# Your goal
Some lines in the listing hold the word "powerDensity". Return each of them.

# Source records

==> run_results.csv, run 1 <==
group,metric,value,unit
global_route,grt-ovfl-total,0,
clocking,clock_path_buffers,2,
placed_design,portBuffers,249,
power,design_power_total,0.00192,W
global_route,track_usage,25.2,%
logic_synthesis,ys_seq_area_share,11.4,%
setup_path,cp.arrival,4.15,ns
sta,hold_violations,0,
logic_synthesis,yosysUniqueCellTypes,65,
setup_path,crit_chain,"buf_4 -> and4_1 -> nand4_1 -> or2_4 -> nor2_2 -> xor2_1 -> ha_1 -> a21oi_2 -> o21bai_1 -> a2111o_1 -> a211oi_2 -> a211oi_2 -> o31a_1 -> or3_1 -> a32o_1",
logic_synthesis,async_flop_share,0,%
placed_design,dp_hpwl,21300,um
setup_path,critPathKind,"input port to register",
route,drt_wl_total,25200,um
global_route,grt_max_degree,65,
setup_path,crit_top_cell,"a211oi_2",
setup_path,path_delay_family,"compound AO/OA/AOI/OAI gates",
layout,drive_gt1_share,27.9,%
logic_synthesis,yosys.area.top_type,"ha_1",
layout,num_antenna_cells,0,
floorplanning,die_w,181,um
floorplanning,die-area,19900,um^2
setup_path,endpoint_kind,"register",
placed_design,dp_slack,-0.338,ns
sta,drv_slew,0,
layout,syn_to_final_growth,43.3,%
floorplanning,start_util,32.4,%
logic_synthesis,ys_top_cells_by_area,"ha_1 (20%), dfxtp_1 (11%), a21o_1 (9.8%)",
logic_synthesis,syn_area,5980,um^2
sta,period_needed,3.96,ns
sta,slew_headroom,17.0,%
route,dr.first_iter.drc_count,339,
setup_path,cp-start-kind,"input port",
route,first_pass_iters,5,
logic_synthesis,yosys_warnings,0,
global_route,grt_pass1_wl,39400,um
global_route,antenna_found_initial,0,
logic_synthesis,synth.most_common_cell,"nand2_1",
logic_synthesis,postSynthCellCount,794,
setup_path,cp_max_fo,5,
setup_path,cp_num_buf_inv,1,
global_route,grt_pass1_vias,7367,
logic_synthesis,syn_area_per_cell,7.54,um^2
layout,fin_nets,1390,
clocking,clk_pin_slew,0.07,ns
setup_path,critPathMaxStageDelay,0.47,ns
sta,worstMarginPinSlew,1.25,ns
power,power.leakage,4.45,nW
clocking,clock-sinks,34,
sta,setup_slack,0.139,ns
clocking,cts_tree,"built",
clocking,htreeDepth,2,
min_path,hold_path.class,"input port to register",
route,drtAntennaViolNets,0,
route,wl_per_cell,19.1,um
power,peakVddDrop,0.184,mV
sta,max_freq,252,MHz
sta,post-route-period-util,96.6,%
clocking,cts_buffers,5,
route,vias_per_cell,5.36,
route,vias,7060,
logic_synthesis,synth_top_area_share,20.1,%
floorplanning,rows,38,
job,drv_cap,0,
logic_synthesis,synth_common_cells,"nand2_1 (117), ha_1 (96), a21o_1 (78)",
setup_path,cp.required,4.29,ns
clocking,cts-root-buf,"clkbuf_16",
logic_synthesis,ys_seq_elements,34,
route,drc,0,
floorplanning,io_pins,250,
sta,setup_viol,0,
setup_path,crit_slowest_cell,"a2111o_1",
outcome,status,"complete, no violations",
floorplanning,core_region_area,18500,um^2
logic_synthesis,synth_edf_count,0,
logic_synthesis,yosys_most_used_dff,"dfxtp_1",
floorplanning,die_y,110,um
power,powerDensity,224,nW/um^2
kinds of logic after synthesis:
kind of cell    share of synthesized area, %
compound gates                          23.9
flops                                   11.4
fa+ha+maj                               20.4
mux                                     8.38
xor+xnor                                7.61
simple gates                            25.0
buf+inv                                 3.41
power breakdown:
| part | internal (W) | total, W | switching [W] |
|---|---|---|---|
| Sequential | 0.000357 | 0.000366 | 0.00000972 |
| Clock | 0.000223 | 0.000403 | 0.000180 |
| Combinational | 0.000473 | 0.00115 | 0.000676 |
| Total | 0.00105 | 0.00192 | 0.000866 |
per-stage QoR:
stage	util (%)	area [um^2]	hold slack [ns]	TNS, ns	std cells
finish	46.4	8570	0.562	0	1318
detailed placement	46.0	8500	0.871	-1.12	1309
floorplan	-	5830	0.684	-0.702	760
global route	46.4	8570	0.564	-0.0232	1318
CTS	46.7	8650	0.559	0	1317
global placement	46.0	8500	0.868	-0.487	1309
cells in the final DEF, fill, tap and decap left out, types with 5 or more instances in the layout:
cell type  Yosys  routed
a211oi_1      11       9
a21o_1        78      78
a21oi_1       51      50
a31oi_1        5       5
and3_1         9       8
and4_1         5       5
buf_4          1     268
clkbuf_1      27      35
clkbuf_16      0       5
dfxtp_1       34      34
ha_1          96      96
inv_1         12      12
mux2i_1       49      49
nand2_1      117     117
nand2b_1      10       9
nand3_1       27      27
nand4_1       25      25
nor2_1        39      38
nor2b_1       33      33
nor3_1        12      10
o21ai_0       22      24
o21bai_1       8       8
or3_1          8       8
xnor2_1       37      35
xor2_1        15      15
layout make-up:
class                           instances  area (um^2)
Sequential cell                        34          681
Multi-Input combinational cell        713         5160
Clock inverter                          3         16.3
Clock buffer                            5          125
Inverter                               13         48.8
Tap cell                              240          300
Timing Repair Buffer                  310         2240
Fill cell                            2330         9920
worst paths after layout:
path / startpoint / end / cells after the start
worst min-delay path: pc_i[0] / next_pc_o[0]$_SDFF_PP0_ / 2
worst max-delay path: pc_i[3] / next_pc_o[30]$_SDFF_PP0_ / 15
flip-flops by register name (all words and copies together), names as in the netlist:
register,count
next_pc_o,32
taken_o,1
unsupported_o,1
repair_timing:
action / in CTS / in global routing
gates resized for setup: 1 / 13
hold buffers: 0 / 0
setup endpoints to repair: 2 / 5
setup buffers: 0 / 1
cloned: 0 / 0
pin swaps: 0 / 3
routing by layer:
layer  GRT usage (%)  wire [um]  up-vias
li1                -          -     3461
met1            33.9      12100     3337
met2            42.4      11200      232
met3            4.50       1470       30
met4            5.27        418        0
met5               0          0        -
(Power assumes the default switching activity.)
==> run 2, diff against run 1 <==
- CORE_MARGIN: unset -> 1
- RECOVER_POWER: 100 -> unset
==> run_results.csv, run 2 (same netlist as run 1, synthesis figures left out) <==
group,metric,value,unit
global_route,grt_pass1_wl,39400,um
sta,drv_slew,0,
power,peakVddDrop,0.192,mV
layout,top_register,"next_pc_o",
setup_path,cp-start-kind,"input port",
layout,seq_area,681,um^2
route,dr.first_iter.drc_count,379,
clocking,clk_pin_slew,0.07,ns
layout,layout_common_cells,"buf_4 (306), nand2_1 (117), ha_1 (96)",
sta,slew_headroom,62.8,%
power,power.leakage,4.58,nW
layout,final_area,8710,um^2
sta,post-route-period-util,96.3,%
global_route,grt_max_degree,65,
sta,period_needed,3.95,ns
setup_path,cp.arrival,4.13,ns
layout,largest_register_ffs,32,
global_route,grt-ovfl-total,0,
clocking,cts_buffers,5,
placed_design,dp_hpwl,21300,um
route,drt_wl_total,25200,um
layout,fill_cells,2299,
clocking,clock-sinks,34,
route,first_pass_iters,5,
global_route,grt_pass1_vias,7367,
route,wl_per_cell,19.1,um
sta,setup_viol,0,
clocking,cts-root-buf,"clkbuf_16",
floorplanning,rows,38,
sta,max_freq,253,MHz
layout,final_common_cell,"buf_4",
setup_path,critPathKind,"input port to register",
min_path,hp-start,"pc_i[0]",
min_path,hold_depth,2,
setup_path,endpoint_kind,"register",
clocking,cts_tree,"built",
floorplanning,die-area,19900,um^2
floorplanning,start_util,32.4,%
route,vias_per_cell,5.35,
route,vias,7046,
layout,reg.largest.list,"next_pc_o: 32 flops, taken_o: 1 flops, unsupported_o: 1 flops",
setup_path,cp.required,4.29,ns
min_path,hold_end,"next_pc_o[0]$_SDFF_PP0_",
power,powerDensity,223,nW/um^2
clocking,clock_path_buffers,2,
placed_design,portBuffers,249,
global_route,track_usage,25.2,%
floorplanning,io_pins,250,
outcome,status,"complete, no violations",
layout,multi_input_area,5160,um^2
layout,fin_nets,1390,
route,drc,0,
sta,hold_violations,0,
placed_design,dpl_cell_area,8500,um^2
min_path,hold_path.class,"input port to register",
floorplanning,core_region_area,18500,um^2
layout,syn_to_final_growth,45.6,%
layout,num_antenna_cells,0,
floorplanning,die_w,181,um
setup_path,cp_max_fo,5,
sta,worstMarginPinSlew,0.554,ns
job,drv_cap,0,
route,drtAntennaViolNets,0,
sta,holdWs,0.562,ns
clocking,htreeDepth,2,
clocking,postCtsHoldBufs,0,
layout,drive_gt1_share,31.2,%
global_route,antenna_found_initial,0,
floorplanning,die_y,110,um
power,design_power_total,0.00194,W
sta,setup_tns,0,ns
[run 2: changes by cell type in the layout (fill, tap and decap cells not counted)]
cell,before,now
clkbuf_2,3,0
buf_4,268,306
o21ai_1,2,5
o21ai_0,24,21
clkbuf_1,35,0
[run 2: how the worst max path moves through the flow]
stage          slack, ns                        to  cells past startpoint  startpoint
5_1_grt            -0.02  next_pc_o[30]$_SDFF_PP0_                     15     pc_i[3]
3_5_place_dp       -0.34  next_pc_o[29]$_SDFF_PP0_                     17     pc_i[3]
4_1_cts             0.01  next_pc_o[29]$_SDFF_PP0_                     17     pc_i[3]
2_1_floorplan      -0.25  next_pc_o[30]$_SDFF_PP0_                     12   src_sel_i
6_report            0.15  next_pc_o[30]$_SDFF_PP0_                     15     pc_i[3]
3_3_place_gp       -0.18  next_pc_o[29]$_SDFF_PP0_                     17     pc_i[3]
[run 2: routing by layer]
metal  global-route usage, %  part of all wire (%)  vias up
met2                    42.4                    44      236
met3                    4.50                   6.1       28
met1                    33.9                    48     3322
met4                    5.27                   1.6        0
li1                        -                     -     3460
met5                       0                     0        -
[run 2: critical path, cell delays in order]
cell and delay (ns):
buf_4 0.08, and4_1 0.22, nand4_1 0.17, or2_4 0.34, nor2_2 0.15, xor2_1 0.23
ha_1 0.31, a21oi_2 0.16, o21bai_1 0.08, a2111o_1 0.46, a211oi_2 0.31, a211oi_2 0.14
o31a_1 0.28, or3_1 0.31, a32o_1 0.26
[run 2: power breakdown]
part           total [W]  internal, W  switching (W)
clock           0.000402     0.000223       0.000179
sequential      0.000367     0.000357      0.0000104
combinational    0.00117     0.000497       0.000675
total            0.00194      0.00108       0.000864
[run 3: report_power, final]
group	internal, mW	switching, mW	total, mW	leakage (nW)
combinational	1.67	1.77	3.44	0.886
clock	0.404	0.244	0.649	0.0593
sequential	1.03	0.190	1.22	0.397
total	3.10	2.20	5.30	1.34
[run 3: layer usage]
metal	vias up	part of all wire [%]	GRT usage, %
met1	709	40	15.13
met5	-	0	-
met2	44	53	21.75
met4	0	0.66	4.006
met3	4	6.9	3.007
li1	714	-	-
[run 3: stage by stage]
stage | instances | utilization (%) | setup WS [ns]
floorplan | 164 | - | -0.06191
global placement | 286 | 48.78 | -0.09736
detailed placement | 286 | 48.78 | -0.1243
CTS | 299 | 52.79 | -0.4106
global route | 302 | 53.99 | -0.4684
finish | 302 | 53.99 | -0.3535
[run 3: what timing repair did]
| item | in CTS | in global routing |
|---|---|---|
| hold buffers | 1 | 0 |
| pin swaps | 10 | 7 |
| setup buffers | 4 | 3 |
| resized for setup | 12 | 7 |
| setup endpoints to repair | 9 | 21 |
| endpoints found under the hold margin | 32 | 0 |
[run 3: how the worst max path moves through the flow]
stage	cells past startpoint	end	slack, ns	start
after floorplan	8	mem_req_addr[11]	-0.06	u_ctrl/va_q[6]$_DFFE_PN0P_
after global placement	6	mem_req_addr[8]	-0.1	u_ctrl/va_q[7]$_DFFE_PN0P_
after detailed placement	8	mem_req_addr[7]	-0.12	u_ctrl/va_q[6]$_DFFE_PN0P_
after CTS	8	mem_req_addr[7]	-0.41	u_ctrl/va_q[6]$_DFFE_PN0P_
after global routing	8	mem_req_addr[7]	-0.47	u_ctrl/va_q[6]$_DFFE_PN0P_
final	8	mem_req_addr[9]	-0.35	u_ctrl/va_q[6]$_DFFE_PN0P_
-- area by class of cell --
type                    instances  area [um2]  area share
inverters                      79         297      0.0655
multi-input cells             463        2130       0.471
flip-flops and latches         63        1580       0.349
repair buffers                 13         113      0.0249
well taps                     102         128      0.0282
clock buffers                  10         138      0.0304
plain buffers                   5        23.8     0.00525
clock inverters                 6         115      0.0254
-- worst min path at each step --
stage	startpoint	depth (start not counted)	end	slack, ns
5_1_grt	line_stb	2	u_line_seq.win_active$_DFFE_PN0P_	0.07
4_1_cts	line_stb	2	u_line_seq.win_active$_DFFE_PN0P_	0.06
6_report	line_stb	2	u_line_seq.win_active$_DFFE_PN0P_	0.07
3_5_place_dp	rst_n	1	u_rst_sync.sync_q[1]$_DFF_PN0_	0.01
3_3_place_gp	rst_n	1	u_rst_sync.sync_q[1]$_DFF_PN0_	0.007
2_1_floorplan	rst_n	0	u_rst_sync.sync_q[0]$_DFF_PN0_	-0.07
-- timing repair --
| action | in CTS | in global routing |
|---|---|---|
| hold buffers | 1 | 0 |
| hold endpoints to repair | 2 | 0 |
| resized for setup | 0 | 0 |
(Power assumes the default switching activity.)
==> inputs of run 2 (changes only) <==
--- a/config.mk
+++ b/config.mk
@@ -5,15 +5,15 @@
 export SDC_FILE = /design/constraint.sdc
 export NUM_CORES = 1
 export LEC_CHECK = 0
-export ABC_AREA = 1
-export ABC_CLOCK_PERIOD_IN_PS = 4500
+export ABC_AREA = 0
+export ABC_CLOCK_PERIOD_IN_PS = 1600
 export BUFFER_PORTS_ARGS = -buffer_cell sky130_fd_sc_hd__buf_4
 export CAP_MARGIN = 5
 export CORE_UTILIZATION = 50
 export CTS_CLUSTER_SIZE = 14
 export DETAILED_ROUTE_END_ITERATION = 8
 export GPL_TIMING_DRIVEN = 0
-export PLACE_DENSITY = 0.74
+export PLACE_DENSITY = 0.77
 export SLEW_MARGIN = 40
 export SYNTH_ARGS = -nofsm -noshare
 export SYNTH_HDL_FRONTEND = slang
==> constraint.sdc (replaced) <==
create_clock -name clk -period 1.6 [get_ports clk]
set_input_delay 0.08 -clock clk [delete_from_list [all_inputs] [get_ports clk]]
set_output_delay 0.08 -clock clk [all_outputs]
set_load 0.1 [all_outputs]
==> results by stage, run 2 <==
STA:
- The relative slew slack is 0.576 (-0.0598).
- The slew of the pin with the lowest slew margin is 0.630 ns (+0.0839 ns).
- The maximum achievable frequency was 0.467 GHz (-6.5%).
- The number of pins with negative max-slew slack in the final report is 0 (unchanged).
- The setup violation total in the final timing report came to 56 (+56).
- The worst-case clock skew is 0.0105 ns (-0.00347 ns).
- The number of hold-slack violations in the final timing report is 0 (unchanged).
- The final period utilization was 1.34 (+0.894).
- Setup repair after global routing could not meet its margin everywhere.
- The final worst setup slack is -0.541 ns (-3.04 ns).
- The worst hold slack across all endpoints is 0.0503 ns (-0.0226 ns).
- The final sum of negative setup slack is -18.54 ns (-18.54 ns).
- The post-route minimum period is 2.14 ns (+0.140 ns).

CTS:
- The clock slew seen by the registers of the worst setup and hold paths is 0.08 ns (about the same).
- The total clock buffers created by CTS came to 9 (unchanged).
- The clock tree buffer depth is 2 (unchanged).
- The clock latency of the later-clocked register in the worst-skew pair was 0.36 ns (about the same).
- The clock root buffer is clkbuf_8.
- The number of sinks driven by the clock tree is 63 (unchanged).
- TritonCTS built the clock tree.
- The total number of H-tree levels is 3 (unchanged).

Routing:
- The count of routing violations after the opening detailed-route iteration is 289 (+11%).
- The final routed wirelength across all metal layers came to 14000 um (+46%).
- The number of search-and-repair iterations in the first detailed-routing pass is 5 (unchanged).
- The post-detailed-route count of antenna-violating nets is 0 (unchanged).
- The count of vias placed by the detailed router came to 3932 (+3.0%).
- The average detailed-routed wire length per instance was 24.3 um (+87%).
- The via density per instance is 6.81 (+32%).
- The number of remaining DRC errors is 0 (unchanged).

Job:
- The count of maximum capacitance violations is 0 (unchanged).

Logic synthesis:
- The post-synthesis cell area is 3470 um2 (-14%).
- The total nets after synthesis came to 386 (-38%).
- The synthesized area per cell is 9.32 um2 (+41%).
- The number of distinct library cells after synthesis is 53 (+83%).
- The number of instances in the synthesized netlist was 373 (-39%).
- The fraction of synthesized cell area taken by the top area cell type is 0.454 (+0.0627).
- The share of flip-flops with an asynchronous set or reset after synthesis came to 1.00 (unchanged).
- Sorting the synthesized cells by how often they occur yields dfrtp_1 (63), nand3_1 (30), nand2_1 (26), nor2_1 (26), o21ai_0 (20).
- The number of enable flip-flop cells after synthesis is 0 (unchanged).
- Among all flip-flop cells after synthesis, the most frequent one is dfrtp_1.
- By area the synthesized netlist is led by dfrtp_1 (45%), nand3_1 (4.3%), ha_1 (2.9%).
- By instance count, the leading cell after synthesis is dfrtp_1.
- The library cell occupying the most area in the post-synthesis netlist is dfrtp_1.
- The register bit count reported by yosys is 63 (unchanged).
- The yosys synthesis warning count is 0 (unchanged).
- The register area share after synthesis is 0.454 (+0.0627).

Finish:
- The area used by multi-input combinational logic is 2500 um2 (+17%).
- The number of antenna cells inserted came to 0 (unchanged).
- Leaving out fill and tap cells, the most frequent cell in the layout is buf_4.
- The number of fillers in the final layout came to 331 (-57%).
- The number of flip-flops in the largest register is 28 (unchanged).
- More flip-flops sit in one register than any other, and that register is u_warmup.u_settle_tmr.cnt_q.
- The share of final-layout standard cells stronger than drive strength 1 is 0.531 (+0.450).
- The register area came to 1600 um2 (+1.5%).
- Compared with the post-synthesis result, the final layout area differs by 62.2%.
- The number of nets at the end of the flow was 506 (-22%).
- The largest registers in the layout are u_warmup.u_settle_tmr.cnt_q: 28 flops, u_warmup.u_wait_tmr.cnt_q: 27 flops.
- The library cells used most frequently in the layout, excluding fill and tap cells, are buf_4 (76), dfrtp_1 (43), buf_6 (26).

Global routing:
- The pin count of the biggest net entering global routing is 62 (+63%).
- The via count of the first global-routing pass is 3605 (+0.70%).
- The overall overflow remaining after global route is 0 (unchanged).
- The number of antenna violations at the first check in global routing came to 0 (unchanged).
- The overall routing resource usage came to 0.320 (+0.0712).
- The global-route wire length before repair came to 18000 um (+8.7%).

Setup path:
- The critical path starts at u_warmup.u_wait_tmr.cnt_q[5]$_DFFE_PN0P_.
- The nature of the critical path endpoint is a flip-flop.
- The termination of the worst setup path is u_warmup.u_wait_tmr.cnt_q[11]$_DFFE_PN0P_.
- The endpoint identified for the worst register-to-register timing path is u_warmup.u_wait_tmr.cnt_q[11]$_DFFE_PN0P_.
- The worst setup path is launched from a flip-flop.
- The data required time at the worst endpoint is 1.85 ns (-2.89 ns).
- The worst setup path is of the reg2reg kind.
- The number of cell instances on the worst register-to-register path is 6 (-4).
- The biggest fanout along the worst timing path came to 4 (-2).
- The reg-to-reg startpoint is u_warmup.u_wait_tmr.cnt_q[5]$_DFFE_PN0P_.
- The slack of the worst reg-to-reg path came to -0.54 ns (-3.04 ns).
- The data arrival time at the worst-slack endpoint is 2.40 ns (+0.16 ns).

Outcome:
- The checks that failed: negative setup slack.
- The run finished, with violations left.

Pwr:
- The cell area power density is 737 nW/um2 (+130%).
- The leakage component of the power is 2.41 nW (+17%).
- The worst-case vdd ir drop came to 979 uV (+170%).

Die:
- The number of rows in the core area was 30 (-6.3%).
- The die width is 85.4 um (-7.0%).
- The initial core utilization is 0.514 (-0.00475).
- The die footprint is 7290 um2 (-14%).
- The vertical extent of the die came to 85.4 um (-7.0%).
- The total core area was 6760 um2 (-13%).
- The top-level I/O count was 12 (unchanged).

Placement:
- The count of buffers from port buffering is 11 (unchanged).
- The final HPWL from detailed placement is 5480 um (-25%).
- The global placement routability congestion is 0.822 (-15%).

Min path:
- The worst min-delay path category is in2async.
--- src/rtl/fold_prof_pkg.sv ---
package fold_prof_pkg;

  typedef enum logic [1:0] {
    UPD_HOLD  = 2'd0,
    UPD_CLEAR = 2'd1,
    UPD_LOAD  = 2'd2,
    UPD_ADD   = 2'd3
  } upd_e;

endpackage

--- src/rtl/fold_inc_calc.sv ---
module fold_inc_calc #(
  parameter int RET_W = 3,
  parameter int CNT_W = 8
) (
  input  logic [RET_W-1:0] retired_i,
  output logic [CNT_W-1:0] addend_o
);

  // One instruction per cycle is the normal rate; only the extra ones count.
  always_comb begin
    if (retired_i >= RET_W'(2)) addend_o = CNT_W'(retired_i) - CNT_W'(1);
    else                        addend_o = '0;
  end

endmodule

--- src/rtl/fold_evt_ctl.sv ---
module fold_evt_ctl (
  input  logic clk,
  input  logic rst,
  input  logic evt_en_i,
  output logic rise_o
);

  logic en_q;

  always_ff @(posedge clk) begin
    if (rst) en_q <= 1'b0;
    else     en_q <= evt_en_i;
  end

  assign rise_o = evt_en_i & ~en_q;

endmodule

--- src/rtl/fold_cnt_core.sv ---
module fold_cnt_core
  import fold_prof_pkg::*;
#(
  parameter int CNT_W = 8
) (
  input  logic             clk,
  input  logic             rst,
  input  upd_e             upd_i,
  input  logic [CNT_W-1:0] load_i,
  input  logic [CNT_W-1:0] addend_i,
  input  logic             evt_en_i,
  output logic [CNT_W-1:0] cnt_o,
  output logic             ovf_o
);

  logic [CNT_W:0] sum;

  always_comb sum = {1'b0, cnt_o} + {1'b0, addend_i};

  always_ff @(posedge clk) begin
    if (rst) begin
      cnt_o <= '0;
      ovf_o <= 1'b0;
    end else begin
      ovf_o <= 1'b0;
      unique case (upd_i)
        UPD_CLEAR: cnt_o <= '0;
        UPD_LOAD:  cnt_o <= load_i;
        UPD_ADD: begin
          cnt_o <= sum[CNT_W-1:0];
          ovf_o <= sum[CNT_W] & evt_en_i;
        end
        default:   cnt_o <= cnt_o;
      endcase
    end
  end

  // an addend below 2^(CNT_W-1) cannot wrap twice in consecutive cycles
  a_r4_single_pulse: assert property (@(posedge clk) disable iff (rst)
    ovf_o |=> !ovf_o);

  // a load produces no event
  a_r7_load_quiet: assert property (@(posedge clk) disable iff (rst)
    (upd_i == UPD_LOAD) |=> !ovf_o);

endmodule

# Answer to this task
power,powerDensity,224,nW/um^2
power,powerDensity,223,nW/um^2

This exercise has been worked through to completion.